§ **Task to complete**: Set out exactly every line of the entries below, starting at the line that holds "export DESIGN_NAME = load_store_unit_flat" and stopping after the line that holds "export IMPL_fin_skew_ps=10.6".

§ **Dataset extract**:
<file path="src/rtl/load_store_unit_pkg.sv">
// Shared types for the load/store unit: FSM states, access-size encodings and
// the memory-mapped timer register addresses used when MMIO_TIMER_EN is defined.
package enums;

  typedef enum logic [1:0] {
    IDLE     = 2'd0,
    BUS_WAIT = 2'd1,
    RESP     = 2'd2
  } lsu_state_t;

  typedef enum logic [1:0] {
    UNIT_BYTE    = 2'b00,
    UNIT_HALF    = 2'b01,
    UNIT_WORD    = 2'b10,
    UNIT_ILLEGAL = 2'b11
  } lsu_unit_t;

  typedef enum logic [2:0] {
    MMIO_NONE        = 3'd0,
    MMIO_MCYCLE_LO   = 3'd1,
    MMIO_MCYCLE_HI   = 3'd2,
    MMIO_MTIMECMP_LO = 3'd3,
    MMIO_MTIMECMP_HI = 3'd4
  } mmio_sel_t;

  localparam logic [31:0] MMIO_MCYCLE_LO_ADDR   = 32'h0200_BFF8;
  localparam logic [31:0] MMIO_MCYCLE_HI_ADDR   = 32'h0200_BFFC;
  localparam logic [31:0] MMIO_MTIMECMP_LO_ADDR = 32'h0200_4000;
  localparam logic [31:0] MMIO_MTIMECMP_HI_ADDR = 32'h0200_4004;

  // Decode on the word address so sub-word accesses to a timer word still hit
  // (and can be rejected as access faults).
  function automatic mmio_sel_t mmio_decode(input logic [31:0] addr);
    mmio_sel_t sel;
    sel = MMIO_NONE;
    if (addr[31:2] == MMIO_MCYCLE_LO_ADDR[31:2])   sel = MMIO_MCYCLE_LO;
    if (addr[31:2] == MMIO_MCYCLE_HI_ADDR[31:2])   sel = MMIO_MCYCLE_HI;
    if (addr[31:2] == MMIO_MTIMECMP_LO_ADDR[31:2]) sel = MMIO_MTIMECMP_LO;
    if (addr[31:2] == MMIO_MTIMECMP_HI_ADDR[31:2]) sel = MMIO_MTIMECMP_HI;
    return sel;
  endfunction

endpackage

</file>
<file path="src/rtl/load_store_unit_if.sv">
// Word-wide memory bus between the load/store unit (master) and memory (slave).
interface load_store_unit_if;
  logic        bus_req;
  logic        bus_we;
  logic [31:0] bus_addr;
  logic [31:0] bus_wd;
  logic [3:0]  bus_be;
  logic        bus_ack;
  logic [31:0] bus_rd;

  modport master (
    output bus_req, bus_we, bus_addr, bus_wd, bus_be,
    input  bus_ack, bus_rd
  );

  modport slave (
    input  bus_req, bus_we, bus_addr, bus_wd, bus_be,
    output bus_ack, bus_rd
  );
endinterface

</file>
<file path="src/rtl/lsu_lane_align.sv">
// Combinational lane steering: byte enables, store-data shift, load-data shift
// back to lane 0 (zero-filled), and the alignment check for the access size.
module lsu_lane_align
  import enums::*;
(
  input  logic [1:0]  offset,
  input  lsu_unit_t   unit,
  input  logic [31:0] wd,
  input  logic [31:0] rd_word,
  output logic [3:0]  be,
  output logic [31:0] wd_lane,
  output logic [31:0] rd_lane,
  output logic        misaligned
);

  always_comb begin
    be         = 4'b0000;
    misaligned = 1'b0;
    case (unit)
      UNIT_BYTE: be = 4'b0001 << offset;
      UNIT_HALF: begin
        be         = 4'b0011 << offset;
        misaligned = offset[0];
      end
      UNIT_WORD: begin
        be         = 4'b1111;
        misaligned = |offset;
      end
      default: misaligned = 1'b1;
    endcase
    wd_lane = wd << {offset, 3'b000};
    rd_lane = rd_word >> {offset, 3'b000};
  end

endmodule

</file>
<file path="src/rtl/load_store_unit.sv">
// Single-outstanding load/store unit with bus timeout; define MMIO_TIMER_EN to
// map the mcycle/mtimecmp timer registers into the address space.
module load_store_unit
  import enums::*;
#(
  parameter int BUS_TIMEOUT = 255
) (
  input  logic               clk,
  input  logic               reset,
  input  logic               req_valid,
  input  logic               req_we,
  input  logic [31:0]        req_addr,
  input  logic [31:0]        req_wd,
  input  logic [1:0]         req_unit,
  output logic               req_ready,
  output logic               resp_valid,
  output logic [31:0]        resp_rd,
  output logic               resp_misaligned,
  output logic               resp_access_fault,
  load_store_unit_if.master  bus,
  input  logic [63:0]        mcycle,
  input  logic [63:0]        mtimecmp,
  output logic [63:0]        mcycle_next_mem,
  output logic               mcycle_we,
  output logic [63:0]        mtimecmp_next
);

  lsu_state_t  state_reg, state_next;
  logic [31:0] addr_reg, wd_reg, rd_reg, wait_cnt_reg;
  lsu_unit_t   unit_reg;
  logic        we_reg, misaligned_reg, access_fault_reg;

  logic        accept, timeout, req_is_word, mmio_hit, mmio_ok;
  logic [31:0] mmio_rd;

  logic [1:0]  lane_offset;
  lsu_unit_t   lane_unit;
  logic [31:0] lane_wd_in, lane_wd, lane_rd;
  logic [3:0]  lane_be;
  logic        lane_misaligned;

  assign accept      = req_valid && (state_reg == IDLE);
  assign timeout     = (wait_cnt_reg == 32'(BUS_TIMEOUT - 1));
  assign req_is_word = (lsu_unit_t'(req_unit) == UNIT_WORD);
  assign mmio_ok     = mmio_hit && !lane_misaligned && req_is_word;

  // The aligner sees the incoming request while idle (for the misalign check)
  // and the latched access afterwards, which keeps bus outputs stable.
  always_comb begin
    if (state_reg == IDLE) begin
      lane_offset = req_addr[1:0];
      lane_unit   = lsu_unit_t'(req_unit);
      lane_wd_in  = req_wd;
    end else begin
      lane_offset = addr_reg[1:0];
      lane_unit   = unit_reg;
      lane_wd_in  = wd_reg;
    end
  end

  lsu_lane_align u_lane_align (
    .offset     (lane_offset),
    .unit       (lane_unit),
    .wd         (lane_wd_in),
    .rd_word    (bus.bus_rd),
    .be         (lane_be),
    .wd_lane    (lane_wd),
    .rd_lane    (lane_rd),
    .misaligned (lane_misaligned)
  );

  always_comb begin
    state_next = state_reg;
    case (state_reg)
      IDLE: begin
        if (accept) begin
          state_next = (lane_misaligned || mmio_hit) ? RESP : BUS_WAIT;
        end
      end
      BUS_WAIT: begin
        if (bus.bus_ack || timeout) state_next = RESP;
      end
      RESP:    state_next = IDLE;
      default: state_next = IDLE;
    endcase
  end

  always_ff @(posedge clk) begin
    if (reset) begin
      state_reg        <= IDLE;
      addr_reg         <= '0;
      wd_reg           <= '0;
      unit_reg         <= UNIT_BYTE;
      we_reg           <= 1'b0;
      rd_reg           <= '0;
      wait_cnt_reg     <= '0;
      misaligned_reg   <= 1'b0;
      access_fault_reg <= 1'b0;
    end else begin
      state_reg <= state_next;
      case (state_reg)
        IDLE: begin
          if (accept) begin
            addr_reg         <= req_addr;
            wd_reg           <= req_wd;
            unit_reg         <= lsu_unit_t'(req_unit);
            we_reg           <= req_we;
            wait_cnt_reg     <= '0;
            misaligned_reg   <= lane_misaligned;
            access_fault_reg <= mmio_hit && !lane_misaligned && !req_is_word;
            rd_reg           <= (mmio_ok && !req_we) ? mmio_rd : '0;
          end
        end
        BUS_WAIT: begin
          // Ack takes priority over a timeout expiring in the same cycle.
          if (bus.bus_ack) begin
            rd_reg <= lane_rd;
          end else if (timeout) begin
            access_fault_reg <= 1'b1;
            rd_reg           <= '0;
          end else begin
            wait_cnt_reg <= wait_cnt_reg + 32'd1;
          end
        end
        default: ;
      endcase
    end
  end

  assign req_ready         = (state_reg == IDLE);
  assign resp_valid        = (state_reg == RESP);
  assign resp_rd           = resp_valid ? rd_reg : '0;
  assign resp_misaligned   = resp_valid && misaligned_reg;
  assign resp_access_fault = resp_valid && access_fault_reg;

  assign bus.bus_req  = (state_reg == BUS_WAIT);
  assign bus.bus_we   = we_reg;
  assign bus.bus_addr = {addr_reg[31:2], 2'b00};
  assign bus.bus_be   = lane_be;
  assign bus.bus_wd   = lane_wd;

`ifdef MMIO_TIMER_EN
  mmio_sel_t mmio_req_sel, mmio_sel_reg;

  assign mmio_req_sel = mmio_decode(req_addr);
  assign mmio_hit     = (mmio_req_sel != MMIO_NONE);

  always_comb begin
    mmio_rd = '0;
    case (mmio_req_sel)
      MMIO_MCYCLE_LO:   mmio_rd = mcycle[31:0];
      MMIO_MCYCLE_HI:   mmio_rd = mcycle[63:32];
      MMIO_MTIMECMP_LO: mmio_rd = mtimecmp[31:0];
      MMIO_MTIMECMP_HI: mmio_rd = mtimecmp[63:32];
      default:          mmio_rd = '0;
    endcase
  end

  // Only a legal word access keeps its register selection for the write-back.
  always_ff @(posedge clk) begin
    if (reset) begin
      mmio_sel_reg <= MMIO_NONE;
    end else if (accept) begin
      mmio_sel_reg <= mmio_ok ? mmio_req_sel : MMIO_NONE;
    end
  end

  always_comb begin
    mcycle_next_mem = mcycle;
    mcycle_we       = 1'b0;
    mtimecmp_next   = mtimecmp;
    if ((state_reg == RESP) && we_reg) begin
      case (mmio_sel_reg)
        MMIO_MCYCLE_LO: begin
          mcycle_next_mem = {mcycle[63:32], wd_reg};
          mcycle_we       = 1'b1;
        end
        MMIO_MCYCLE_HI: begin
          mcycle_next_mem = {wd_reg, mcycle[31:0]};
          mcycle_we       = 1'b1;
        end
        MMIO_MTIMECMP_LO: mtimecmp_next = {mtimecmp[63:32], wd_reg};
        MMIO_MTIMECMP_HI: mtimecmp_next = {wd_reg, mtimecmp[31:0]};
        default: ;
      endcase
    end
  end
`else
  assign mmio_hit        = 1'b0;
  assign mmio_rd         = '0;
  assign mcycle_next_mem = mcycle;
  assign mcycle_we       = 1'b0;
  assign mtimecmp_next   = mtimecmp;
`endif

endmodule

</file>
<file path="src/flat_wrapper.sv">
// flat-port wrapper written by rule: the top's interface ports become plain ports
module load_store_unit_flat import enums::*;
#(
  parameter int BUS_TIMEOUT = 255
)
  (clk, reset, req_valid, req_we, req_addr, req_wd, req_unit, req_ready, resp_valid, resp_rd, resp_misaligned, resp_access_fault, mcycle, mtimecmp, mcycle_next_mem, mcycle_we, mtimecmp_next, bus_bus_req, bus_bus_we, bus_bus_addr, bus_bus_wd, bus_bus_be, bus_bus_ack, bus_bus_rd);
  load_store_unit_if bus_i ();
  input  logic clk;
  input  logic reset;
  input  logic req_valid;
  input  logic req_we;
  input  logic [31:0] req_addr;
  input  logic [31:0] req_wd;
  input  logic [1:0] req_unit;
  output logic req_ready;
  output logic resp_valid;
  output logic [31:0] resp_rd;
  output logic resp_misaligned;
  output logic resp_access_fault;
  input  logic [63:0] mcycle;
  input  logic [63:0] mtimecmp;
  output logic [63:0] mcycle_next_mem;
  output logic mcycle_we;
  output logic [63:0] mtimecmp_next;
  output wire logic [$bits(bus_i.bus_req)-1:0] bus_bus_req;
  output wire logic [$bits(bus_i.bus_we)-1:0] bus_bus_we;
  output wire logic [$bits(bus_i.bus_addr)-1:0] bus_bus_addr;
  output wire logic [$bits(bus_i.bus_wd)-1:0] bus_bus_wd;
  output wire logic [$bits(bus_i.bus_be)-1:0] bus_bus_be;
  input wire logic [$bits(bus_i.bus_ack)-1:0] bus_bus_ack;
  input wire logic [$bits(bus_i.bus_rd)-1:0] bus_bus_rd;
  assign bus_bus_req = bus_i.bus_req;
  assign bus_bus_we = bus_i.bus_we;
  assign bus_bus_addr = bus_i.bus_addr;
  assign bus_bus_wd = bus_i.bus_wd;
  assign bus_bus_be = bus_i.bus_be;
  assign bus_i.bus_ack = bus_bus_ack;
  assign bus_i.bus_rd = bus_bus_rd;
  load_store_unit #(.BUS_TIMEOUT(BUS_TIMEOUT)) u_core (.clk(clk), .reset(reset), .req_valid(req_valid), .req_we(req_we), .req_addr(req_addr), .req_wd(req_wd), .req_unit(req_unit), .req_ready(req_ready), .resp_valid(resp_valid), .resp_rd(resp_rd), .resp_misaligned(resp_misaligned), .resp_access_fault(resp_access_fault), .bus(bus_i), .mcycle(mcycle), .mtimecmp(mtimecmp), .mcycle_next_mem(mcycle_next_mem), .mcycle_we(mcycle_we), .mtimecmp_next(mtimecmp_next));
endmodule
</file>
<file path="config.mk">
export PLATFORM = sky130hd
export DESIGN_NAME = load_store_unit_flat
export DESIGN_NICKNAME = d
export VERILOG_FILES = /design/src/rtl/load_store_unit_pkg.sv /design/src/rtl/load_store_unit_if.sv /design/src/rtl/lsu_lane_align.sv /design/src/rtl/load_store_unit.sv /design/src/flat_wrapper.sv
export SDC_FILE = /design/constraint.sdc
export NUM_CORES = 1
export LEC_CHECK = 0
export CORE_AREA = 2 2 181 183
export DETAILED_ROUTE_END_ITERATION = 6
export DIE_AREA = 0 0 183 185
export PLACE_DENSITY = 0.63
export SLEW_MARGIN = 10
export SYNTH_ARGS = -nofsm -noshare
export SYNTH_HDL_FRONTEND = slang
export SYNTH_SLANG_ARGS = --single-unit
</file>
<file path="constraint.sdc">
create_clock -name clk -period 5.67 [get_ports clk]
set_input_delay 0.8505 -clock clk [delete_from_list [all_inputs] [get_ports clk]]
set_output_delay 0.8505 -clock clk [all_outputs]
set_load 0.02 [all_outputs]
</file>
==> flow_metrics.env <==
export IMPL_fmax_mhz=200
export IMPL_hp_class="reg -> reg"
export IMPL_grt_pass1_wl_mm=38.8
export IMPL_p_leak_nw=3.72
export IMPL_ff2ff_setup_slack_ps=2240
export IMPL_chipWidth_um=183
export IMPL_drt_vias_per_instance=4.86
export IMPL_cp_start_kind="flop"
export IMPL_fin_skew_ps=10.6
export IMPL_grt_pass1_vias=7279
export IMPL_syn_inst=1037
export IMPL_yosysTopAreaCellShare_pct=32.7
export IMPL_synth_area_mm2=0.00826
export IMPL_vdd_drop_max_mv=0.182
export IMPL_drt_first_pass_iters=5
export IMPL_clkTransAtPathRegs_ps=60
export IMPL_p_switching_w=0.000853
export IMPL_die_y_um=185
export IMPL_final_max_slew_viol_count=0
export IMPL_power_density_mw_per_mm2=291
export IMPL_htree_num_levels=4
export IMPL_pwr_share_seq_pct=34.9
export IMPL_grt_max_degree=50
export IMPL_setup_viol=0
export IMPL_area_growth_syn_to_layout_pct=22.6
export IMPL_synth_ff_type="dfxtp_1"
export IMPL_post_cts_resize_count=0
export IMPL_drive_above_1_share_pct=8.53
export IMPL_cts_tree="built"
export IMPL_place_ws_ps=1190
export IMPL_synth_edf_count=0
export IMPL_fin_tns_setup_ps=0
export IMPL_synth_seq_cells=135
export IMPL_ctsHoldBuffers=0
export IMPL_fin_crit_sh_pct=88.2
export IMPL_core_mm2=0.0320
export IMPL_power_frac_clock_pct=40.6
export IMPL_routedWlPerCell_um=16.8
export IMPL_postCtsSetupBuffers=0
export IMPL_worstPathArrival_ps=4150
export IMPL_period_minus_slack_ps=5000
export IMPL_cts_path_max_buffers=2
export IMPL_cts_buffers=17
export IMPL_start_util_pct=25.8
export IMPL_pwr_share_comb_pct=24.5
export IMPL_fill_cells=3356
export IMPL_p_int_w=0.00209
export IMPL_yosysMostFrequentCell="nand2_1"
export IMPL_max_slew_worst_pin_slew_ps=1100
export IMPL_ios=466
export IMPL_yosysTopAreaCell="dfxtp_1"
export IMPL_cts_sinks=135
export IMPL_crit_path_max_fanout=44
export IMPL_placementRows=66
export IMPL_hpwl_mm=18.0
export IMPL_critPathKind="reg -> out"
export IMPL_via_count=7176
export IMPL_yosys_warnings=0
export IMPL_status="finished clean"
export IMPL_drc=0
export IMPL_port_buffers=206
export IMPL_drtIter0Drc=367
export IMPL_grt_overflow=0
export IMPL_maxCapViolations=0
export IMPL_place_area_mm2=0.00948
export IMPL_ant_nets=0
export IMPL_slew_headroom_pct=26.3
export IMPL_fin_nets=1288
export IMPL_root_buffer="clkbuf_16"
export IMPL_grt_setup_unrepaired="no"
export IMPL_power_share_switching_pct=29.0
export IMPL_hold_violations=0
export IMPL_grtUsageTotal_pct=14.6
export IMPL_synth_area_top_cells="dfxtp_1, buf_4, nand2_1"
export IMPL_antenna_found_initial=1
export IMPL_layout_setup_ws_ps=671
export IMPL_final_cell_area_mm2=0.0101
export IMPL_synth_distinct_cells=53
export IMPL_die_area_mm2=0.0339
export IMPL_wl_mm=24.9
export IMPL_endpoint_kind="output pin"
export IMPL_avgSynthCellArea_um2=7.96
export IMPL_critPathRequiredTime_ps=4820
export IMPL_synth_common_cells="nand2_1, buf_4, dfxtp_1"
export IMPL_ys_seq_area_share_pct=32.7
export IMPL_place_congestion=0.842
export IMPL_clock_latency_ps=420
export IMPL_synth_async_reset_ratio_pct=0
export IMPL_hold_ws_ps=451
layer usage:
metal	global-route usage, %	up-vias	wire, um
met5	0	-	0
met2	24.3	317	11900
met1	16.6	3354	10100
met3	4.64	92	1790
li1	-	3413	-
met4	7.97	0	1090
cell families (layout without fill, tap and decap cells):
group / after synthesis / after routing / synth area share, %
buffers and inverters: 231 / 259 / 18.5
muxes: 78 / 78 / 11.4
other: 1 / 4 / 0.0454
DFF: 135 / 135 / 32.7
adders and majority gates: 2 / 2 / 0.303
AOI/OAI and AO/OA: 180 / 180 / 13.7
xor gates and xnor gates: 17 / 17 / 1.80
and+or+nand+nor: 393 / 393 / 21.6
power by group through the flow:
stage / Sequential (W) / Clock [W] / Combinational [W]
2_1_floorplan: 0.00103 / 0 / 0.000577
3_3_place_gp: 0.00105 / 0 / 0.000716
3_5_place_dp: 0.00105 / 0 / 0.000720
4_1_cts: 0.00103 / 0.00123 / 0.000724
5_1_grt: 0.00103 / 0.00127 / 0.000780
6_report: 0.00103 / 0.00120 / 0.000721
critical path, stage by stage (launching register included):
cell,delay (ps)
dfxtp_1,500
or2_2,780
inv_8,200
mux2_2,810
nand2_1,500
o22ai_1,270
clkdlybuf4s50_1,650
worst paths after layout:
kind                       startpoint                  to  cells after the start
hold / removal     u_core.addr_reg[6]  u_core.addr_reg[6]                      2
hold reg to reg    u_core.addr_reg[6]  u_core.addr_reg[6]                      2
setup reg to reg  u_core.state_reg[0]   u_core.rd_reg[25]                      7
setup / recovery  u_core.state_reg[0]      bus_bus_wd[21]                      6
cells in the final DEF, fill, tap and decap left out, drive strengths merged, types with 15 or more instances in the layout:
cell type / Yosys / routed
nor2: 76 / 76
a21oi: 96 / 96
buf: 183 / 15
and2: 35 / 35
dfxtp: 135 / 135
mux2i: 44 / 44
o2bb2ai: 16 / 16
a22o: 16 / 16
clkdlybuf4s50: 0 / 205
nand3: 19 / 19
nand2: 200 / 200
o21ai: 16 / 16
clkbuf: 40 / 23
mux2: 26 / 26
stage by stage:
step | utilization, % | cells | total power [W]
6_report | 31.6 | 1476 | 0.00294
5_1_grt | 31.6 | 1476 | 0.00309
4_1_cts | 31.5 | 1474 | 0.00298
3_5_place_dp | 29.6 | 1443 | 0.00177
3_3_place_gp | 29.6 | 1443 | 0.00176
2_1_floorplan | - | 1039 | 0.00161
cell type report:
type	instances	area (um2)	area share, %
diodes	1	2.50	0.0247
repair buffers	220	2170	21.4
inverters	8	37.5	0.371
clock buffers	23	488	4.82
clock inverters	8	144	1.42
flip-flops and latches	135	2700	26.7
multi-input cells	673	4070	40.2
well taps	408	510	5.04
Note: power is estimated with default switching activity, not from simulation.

§ **Written response**:
export DESIGN_NAME = load_store_unit_flat
export DESIGN_NICKNAME = d
export VERILOG_FILES = /design/src/rtl/load_store_unit_pkg.sv /design/src/rtl/load_store_unit_if.sv /design/src/rtl/lsu_lane_align.sv /design/src/rtl/load_store_unit.sv /design/src/flat_wrapper.sv
export SDC_FILE = /design/constraint.sdc
export NUM_CORES = 1
export LEC_CHECK = 0
export CORE_AREA = 2 2 181 183
export DETAILED_ROUTE_END_ITERATION = 6
export DIE_AREA = 0 0 183 185
export PLACE_DENSITY = 0.63
export SLEW_MARGIN = 10
export SYNTH_ARGS = -nofsm -noshare
export SYNTH_HDL_FRONTEND = slang
export SYNTH_SLANG_ARGS = --single-unit
</file>
<file path="constraint.sdc">
create_clock -name clk -period 5.67 [get_ports clk]
set_input_delay 0.8505 -clock clk [delete_from_list [all_inputs] [get_ports clk]]
set_output_delay 0.8505 -clock clk [all_outputs]
set_load 0.02 [all_outputs]
</file>
==> flow_metrics.env <==
export IMPL_fmax_mhz=200
export IMPL_hp_class="reg -> reg"
export IMPL_grt_pass1_wl_mm=38.8
export IMPL_p_leak_nw=3.72
export IMPL_ff2ff_setup_slack_ps=2240
export IMPL_chipWidth_um=183
export IMPL_drt_vias_per_instance=4.86
export IMPL_cp_start_kind="flop"
export IMPL_fin_skew_ps=10.6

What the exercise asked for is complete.